Task brief: The output should be all lines of the entries below in which the word "instances" occurs.

────────────────────

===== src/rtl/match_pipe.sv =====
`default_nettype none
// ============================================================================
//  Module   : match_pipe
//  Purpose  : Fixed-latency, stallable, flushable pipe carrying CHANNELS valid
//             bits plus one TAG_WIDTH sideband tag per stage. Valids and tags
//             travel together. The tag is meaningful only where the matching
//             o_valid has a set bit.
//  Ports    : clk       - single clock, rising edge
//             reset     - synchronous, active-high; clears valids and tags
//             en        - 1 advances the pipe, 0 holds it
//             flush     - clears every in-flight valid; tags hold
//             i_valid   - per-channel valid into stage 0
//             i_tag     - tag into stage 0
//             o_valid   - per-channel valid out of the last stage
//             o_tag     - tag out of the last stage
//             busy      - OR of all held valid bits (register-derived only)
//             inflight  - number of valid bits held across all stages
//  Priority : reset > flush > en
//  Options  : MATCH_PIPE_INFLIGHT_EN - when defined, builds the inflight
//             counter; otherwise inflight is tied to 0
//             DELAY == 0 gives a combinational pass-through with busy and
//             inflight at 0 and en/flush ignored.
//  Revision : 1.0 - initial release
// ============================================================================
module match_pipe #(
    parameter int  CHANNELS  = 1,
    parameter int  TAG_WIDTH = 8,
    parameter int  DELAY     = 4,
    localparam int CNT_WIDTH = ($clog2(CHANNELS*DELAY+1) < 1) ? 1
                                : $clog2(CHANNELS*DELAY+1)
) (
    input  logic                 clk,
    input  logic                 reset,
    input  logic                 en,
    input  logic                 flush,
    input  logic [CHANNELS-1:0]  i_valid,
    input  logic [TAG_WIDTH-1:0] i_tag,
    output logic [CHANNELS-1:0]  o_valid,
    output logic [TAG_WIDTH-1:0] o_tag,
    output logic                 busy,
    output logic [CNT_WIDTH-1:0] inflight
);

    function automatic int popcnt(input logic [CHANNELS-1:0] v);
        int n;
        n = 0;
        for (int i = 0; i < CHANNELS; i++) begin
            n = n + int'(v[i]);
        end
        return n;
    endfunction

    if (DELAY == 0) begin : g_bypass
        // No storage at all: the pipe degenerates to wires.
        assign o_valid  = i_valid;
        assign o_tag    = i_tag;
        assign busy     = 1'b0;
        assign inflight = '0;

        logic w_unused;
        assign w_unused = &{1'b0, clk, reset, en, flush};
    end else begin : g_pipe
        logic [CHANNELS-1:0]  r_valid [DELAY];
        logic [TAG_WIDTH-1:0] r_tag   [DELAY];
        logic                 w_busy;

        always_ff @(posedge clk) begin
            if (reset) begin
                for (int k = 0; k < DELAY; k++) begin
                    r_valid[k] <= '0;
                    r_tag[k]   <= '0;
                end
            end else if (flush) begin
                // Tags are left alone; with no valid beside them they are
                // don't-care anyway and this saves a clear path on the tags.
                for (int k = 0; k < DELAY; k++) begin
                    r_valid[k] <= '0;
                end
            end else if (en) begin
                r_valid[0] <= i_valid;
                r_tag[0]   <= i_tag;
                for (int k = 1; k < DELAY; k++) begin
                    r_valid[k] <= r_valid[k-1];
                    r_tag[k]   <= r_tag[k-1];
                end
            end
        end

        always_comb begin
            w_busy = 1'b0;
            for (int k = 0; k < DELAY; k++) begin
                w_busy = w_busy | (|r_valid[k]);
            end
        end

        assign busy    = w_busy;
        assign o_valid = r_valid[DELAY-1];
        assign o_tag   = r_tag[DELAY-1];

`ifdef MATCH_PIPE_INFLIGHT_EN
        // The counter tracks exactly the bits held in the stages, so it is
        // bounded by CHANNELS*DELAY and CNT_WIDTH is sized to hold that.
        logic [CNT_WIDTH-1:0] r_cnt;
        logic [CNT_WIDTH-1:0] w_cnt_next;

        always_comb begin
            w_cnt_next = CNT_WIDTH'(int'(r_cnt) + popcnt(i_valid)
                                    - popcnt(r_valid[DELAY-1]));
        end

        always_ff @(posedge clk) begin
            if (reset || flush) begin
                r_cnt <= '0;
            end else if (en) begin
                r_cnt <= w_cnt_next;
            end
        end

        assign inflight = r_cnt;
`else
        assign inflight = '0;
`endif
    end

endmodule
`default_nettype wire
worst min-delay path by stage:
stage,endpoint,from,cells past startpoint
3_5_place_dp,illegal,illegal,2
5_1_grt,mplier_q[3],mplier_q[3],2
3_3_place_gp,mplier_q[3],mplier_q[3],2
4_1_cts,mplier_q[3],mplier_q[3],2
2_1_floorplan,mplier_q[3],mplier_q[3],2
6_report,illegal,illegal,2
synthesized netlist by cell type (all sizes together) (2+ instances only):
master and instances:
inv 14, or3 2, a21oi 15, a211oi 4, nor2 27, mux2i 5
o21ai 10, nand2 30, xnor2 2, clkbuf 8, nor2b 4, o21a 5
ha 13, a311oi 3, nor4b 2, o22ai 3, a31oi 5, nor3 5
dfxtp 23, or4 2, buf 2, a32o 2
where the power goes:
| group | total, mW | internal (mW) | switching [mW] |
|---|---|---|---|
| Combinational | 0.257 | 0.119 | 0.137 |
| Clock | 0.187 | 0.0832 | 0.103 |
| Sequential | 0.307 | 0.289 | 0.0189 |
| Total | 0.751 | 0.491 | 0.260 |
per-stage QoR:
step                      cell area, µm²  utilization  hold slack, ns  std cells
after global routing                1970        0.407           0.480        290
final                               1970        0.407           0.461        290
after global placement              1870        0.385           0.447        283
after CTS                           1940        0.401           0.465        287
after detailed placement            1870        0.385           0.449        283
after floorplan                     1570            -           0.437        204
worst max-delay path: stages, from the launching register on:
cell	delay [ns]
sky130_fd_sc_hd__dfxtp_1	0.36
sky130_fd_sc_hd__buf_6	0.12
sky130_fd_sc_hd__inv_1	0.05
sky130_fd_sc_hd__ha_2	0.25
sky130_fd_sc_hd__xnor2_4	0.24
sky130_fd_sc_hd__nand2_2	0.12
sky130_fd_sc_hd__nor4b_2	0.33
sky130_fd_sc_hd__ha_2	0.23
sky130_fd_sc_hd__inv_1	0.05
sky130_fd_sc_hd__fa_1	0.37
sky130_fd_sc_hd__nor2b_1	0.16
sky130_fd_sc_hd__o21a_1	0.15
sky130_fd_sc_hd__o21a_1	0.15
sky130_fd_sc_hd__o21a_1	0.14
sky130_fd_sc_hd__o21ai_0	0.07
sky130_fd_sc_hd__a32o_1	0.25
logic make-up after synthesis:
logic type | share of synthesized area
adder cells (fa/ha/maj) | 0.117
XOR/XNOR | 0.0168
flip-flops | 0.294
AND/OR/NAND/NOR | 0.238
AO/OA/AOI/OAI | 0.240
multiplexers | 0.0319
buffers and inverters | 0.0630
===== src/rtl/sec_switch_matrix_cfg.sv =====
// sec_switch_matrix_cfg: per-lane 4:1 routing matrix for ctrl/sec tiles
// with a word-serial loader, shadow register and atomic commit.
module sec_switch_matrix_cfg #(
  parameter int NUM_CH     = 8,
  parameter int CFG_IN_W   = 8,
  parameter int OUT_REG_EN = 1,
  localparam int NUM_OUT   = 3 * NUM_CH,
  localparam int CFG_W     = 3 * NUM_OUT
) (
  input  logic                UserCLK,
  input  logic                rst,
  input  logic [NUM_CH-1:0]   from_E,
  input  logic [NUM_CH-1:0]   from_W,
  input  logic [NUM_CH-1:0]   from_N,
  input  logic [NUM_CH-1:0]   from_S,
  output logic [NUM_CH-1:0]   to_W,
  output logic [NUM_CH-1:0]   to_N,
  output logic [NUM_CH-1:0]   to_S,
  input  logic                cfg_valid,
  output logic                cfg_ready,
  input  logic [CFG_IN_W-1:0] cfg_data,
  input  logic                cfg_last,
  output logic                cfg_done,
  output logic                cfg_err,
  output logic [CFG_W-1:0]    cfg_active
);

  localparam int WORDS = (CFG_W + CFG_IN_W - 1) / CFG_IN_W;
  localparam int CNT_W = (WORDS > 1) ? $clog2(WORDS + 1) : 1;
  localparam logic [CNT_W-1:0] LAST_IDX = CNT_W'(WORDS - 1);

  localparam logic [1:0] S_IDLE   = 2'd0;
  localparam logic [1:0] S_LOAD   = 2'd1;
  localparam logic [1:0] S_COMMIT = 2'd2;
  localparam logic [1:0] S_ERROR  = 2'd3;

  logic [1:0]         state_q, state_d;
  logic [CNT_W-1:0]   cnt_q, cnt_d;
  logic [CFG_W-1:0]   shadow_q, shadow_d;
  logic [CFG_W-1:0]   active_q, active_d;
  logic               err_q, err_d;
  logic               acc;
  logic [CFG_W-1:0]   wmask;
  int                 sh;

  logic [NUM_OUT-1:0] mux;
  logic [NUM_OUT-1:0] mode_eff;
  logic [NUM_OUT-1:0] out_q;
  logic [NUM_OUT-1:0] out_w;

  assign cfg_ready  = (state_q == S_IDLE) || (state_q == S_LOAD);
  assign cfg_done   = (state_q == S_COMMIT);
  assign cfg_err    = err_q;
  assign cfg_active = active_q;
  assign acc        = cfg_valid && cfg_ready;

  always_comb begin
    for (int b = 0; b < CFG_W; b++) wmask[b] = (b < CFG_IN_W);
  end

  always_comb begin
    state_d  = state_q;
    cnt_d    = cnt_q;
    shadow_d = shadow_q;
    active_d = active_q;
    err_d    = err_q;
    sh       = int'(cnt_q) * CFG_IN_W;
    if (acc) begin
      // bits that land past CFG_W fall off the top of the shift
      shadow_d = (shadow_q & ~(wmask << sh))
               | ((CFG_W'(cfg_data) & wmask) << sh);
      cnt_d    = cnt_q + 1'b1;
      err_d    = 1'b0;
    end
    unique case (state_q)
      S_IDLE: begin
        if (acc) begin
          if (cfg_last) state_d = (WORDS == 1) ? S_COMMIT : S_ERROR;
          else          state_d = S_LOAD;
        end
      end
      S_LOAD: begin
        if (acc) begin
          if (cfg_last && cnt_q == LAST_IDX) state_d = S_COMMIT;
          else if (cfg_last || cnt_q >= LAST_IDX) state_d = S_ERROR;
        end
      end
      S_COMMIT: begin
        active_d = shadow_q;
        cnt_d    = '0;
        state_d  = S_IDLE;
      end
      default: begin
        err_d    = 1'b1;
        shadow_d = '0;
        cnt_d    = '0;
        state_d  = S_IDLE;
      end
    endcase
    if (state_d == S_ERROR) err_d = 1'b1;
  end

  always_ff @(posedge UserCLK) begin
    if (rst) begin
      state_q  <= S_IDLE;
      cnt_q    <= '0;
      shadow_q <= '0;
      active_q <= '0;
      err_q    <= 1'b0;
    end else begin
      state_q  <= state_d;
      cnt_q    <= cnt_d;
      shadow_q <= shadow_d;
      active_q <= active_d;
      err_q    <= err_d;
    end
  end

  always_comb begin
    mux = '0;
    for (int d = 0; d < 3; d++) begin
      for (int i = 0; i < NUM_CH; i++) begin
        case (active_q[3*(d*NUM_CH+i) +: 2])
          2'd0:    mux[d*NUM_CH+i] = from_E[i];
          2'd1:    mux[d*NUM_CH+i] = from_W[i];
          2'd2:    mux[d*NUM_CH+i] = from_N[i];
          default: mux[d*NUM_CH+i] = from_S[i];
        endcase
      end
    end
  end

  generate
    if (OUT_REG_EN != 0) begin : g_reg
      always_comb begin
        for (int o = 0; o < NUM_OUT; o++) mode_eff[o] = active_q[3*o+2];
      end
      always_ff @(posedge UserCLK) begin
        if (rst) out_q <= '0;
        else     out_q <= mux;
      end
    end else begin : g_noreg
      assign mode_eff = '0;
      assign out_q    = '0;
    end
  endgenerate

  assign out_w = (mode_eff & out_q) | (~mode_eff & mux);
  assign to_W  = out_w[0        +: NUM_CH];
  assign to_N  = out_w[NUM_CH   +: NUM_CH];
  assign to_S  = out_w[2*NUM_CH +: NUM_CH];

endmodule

────────────────────

Exercise response:
synthesized netlist by cell type (all sizes together) (2+ instances only):
master and instances:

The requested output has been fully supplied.